* [Information given]:
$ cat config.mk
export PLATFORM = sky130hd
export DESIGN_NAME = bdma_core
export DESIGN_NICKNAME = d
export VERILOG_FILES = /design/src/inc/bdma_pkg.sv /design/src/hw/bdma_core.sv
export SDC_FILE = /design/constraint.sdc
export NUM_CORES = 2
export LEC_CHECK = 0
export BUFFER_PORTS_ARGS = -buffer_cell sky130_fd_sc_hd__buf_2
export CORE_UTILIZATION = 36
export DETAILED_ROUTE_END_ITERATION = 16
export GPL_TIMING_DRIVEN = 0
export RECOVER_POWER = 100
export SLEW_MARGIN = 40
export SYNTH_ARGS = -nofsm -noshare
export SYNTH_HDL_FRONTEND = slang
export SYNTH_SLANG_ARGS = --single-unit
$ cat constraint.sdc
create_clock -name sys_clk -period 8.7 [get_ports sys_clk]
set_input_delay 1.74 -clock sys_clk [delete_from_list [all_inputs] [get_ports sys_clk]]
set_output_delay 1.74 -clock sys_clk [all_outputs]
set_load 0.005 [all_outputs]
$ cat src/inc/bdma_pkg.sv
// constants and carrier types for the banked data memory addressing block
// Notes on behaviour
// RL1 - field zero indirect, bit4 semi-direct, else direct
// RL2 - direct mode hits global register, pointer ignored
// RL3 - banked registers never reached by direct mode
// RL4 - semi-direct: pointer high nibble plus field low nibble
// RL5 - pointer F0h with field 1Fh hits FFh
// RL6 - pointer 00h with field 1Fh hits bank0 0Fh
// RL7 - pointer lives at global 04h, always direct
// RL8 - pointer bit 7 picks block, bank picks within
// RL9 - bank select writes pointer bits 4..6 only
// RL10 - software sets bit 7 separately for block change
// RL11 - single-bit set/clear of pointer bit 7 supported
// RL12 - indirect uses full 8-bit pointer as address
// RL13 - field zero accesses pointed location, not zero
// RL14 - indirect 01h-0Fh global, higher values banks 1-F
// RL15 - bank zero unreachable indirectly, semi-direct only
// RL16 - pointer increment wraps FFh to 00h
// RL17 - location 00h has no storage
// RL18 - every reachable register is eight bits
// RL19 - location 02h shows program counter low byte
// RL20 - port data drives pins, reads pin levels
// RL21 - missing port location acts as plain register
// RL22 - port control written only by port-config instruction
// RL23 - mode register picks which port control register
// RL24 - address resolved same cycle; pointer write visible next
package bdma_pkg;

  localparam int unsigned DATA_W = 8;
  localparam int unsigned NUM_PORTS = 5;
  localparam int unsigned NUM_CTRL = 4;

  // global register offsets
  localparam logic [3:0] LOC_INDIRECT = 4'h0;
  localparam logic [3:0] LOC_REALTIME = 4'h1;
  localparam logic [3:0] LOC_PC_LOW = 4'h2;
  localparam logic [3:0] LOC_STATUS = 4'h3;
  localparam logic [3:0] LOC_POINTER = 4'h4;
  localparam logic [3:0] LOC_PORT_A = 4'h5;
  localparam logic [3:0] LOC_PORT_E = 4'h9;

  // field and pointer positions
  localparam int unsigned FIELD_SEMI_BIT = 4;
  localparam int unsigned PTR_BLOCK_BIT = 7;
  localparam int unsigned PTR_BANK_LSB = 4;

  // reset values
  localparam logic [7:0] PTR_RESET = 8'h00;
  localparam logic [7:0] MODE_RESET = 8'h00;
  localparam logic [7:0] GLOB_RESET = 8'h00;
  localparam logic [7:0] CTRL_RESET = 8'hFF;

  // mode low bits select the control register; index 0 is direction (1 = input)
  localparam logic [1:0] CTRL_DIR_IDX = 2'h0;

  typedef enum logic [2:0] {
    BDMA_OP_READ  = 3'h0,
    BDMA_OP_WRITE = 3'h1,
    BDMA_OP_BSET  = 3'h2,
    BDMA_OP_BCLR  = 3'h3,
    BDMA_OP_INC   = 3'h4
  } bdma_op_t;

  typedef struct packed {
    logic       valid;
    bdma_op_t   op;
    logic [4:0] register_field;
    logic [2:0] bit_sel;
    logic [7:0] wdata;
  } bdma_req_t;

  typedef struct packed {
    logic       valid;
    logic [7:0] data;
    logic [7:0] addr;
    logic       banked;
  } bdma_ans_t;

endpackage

==

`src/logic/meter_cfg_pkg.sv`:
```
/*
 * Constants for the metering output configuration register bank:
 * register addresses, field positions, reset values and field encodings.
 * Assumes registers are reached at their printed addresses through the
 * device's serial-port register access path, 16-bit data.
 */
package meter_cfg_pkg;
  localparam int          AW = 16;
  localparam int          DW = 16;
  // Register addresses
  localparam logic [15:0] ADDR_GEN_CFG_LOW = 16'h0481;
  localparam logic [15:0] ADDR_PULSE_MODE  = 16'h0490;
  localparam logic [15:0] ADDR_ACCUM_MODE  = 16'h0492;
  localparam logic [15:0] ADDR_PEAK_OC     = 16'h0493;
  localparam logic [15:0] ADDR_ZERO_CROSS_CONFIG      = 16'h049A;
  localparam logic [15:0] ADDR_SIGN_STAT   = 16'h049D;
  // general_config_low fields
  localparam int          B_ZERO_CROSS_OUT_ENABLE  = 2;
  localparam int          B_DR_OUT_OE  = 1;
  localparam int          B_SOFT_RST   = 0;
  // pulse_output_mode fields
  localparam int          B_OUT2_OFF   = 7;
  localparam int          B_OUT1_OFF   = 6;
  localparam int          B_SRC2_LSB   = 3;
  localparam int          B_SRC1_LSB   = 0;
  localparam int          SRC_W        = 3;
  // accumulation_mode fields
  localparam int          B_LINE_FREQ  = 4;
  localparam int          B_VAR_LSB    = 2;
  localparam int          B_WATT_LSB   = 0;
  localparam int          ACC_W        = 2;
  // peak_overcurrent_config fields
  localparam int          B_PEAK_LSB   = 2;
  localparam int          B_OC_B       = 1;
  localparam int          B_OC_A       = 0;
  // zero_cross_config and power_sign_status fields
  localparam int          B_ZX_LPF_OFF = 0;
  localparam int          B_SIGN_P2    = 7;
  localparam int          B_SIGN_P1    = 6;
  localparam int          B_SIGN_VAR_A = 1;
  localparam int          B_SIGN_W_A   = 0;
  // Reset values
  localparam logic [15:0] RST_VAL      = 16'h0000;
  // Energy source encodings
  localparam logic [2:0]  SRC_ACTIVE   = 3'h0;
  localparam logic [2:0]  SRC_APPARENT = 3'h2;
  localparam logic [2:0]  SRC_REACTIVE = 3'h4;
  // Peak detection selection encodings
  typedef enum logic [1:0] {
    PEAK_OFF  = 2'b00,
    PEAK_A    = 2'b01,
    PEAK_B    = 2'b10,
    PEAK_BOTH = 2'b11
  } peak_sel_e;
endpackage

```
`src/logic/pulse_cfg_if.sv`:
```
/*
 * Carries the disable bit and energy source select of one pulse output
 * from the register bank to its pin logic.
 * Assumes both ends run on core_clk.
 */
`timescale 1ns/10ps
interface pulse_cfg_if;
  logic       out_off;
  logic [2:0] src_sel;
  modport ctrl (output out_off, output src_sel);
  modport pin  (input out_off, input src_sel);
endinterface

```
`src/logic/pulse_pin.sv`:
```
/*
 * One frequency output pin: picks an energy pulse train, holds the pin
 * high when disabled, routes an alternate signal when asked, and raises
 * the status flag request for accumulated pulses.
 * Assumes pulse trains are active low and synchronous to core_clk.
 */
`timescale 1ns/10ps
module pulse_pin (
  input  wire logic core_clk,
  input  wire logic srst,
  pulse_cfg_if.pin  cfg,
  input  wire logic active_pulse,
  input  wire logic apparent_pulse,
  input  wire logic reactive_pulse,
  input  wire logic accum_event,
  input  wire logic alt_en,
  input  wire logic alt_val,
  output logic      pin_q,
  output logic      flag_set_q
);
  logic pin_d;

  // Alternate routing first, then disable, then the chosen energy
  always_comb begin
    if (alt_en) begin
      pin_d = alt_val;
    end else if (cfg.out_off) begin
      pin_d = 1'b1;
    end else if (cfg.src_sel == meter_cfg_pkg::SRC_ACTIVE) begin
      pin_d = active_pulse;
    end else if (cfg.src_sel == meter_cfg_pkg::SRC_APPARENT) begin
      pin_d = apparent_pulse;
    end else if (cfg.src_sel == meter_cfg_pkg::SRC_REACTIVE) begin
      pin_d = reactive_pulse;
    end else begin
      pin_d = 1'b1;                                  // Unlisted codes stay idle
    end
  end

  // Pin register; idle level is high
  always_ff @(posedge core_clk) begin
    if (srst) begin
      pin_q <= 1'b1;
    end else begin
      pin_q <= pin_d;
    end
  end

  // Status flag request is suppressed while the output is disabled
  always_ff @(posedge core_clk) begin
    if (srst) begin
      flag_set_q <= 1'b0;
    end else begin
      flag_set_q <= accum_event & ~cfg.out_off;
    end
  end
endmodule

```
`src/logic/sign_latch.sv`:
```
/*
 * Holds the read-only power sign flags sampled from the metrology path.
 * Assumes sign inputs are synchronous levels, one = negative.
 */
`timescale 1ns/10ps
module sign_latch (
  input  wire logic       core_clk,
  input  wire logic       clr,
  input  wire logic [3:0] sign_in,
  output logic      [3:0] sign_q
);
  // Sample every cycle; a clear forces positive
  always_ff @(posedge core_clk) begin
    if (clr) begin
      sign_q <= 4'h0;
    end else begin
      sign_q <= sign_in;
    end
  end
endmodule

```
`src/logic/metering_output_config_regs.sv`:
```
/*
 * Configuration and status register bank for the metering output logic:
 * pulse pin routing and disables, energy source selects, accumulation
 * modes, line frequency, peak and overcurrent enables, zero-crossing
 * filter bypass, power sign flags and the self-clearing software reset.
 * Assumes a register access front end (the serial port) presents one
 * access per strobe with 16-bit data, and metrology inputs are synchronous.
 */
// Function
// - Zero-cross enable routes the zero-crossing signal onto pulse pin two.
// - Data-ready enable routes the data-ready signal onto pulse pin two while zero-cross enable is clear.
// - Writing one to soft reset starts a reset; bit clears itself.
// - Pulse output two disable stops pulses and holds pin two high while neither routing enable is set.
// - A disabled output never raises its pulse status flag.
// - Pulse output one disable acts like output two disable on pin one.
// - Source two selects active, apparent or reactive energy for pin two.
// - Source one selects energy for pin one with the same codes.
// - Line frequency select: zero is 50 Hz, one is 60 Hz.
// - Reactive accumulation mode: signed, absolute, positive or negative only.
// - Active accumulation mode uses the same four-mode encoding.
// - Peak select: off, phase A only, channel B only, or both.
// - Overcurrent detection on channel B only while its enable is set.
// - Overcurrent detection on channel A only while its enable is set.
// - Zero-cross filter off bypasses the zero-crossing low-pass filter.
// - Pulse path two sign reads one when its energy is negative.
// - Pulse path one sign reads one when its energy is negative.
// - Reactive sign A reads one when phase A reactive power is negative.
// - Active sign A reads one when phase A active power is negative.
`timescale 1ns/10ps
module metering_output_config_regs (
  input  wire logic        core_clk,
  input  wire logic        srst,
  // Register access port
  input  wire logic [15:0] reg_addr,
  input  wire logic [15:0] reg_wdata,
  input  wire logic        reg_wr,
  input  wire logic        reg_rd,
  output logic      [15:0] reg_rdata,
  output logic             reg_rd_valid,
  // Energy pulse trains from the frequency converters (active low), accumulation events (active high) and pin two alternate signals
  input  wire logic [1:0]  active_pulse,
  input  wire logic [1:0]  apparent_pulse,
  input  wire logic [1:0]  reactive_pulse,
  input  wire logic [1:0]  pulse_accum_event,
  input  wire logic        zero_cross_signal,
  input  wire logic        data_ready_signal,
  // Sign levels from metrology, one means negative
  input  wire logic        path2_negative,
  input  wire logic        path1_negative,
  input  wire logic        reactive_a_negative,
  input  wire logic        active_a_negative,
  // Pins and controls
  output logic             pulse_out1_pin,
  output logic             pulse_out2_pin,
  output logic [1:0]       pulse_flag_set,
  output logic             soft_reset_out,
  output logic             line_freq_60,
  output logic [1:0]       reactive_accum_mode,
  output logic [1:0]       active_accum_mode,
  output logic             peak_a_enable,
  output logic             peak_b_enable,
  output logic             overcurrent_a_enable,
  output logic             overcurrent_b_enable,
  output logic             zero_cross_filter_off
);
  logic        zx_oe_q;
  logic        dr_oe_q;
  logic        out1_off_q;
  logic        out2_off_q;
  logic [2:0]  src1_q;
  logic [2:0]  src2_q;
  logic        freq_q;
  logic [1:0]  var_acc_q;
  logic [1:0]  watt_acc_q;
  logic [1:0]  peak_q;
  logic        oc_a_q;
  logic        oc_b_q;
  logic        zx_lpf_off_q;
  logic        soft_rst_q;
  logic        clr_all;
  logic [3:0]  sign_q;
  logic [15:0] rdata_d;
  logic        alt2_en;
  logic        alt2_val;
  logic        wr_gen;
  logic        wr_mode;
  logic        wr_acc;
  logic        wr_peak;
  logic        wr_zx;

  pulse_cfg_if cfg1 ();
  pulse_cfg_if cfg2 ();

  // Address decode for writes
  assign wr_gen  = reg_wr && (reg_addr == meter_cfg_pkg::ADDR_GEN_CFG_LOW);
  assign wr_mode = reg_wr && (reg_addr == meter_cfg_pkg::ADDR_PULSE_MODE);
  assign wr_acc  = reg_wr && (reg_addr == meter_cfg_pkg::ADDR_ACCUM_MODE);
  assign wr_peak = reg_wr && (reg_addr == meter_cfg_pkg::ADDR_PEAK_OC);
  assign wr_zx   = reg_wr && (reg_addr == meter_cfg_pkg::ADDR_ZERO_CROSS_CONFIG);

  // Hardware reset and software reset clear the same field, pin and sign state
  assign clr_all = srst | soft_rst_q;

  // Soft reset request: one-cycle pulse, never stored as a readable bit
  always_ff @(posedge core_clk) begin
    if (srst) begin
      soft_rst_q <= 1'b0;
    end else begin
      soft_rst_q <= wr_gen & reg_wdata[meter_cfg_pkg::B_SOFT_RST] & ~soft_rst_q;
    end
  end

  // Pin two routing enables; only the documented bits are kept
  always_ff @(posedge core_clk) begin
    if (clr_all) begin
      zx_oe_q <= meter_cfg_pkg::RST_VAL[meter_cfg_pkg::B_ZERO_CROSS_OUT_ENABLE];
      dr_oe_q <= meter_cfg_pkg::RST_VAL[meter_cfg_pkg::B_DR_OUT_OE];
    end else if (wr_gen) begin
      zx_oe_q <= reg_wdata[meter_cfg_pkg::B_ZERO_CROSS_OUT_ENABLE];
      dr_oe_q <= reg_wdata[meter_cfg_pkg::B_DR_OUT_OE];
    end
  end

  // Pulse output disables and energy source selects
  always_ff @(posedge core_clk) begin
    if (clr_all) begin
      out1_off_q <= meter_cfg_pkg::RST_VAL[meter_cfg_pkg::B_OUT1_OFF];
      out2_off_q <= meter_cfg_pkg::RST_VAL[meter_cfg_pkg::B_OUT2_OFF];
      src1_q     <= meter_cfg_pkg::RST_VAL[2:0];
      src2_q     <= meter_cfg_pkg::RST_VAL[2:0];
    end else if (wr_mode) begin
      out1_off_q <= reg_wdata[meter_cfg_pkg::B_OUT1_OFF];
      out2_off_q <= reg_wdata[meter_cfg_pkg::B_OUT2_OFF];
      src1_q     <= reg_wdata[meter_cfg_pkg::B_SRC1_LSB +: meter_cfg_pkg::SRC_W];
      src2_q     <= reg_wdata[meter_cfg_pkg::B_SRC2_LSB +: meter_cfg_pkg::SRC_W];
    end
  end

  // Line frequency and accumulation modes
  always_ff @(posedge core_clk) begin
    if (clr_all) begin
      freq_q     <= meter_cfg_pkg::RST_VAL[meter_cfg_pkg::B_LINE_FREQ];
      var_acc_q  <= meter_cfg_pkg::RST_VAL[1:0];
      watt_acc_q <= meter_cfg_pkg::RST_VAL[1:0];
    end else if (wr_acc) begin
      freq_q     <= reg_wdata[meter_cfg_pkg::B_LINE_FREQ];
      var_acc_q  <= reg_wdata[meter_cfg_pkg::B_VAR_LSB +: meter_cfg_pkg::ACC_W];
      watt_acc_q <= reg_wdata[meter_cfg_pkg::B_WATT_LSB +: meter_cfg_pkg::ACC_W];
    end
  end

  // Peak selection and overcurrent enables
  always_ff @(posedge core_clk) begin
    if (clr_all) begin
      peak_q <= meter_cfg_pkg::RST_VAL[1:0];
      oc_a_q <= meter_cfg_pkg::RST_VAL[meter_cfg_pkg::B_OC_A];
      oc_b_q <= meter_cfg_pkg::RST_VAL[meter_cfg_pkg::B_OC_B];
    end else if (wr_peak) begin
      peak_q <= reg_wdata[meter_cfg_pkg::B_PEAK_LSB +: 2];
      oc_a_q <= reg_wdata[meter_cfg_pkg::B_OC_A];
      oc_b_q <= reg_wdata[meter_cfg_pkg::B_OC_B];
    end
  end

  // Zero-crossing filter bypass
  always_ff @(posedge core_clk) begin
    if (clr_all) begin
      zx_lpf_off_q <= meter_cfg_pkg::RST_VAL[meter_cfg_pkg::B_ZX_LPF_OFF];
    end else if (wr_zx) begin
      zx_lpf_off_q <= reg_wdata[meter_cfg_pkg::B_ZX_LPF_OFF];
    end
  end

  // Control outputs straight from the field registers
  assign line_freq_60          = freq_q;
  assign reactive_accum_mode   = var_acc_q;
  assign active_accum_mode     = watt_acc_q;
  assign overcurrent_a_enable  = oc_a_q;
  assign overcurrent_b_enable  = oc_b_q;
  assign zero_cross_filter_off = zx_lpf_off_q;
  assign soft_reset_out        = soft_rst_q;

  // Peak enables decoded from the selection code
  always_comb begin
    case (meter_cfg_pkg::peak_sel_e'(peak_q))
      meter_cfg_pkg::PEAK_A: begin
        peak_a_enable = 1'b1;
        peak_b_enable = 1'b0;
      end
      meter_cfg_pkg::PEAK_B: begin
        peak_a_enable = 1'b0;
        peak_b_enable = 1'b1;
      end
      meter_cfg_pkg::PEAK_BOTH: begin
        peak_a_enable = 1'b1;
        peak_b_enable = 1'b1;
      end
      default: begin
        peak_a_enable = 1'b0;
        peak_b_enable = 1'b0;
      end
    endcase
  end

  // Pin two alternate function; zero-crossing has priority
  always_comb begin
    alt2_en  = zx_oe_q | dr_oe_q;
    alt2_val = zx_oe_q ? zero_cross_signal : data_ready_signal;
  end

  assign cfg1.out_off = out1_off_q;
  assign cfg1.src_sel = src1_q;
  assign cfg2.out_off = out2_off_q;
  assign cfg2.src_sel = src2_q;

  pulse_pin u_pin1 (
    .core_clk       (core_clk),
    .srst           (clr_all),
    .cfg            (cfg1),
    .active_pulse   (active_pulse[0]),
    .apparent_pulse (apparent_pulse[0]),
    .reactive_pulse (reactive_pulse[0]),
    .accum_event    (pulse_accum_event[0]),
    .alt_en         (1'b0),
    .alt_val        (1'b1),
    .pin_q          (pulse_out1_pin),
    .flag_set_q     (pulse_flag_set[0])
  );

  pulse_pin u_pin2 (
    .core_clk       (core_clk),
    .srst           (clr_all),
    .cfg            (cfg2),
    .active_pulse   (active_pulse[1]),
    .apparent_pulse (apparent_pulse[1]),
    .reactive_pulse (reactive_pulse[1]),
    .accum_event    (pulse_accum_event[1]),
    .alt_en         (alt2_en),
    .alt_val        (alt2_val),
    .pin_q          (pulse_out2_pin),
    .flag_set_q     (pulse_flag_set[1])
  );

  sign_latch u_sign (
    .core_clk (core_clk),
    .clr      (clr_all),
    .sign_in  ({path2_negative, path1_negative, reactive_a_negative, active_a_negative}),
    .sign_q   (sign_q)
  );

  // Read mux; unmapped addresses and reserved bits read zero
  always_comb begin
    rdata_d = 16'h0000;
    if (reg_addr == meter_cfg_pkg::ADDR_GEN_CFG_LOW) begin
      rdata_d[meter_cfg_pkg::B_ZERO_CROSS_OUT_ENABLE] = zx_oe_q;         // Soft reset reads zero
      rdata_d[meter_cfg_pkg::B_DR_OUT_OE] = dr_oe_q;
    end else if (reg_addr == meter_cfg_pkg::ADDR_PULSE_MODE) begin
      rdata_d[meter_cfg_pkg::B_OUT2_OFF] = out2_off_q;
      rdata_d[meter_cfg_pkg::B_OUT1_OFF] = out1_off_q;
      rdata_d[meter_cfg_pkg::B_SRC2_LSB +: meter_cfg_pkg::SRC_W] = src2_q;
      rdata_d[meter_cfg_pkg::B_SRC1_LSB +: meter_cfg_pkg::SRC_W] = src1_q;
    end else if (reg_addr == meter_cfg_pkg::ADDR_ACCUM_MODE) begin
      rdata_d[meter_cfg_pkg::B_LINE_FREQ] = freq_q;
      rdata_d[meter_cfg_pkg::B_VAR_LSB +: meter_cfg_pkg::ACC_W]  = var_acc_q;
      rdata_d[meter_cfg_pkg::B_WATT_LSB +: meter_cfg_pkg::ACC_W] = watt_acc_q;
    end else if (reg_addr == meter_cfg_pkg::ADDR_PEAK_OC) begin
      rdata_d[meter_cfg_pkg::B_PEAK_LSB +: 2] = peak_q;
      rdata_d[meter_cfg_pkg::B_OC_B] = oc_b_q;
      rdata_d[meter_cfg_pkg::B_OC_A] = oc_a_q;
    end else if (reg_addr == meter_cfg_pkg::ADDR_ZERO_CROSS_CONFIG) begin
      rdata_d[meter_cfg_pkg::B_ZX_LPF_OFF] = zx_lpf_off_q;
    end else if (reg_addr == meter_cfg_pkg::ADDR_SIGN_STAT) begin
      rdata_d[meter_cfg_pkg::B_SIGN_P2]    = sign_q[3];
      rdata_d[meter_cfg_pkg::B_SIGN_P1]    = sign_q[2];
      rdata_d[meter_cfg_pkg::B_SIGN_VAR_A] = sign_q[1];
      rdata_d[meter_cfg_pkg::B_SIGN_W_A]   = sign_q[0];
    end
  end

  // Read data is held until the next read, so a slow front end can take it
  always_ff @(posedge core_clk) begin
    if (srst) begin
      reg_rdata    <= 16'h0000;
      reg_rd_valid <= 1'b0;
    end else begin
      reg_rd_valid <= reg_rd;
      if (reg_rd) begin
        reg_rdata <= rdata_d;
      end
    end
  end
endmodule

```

--

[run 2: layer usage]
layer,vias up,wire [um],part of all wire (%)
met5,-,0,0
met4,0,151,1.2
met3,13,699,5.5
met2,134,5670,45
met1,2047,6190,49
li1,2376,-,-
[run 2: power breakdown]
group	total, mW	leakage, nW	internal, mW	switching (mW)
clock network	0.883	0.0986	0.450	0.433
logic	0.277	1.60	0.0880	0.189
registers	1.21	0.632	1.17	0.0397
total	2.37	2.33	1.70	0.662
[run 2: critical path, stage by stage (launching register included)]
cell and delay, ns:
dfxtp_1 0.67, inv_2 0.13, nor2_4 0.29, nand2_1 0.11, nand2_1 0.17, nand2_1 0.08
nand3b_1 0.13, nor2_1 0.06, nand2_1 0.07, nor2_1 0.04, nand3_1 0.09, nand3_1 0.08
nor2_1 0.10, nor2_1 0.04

* [Problem]: Beginning at the line above that contains "nand3b_1 0.13, nor2_1", return each line exactly through the line that contains "nor2_1 0.10, nor2_1 0.04", and no others.

* [Task result]:
nand3b_1 0.13, nor2_1 0.06, nand2_1 0.07, nor2_1 0.04, nand3_1 0.09, nand3_1 0.08
nor2_1 0.10, nor2_1 0.04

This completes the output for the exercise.